When the transformer is energized, the condition initially is of zero induced E.m.f. A transient inflow of magnetizing current occurs in to the transformer. This current is called magnetizing inrush current. This current may be as great as 10 times the full load current of the transformer. This decays very slowly and is bound to operate differential protection of the transformer falsely, because of the temporary difference in magnitude of the primary and secondary currents.
The factors which affect the magnitude and direction of the magnetizing inrush current can be one of the following reasons.
a. Size of the transformer.
b. Size of the power system
c. Type of magnetic material used for the core.
d. The amount of residual flux existing before energizing the transformer.
e. The method by which transformer is energized.

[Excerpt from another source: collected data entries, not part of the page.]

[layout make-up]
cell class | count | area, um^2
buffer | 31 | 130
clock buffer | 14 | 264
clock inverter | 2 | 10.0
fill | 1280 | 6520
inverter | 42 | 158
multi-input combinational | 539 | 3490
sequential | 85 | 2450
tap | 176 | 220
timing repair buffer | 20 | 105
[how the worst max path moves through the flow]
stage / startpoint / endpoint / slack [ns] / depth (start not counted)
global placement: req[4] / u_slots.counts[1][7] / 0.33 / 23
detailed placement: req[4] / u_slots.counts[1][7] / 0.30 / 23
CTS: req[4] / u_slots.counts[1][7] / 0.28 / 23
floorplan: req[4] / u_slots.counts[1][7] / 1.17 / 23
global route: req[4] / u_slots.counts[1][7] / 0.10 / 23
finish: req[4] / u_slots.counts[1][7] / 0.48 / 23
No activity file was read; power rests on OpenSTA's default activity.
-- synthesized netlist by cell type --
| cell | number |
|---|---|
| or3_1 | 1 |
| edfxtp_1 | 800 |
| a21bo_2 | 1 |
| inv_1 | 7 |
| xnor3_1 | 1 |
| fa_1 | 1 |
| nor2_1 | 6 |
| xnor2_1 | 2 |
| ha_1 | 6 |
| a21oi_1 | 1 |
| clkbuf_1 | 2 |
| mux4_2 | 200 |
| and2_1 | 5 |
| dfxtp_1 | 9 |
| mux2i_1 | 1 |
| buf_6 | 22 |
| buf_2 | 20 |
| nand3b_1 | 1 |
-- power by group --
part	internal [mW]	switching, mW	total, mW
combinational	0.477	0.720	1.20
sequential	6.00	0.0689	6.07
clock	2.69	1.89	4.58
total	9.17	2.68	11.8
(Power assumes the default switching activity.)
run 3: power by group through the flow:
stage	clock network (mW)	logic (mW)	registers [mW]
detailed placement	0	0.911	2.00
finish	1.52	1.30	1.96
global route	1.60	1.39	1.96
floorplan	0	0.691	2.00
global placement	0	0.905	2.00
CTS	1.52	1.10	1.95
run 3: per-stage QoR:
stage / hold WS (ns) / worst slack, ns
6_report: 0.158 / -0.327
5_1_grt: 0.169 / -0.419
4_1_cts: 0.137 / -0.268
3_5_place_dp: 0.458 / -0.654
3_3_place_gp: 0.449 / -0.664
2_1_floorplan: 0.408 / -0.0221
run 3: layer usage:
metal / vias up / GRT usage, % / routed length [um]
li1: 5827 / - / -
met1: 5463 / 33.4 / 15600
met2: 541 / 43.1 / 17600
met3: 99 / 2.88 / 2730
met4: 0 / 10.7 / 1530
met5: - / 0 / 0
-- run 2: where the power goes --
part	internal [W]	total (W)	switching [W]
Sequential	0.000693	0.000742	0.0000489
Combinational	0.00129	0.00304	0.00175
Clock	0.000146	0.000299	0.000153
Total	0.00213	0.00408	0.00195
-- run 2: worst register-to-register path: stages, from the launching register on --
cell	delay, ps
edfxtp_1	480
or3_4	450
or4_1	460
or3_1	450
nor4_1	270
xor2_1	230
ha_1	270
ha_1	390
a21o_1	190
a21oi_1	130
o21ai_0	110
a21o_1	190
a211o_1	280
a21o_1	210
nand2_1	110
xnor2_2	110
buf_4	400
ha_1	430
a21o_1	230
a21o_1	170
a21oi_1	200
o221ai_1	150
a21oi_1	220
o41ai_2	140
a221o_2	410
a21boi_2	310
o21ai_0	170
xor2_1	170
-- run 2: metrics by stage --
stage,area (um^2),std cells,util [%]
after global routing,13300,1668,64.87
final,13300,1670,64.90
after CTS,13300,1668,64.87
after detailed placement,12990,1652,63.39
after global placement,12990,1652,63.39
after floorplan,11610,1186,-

If the transformer is energized when the voltage wave is passing through zero, the magnetizing current inrush is maximum. At this instant, the current and flux should be maximum in highly inductive circuit. And in a half wave flux reversal must take place to attain maximum value in the other half cycles. If the residual flux exists, the required flux may be in same or opposite direction. Due to this magnetizing current inrush is less or more. If it is more, it is responsible to saturate the core which further increases its component.
This current decays rapidly for first few cycles and then decays slowly. The time constant L/R of the circuit is variable as inductance of circuit varies due to the change in permeability of the core. The losses in the circuit damp the inrush currents. Depending on the size of the transformer, the time constant of inrush current varies from 0.2 sec to 1 sec. The waveforms of magnetizing inrush current in three phases are shown in the figure below.
The reason for using this modification in the circulating current scheme, is to overcome the trouble arising out of differences in CT ratios for high values of external short circuit currents. The percentage differential relay has an additional restraining coil connected in the pilot wire as shown in the above figure.
In this relay the operating coil is connected to the mid-point of the restraining coil. The restraining torque therefore is proportional to the sum of ampere turns in its two halves, i.e (I1N/2) + (I2N/2) which gives the average restraining current of (I1 + I2)/2 in N turns. For external faults both I1 and I2 increase and thereby the restraining torque increases which prevents the maloperation. The operating characteristic of the relay is given in the figure below.
The ratio of differential operating current to average restraining current is a fixed percentage and the value of which decides the nature of the characteristics. Therefore, the relay is also called ‘percentage differential relay’. The relay is also called ‘Biased differential relay’ because the restraining coil ( bias coil) biases the main flux by some additional flux.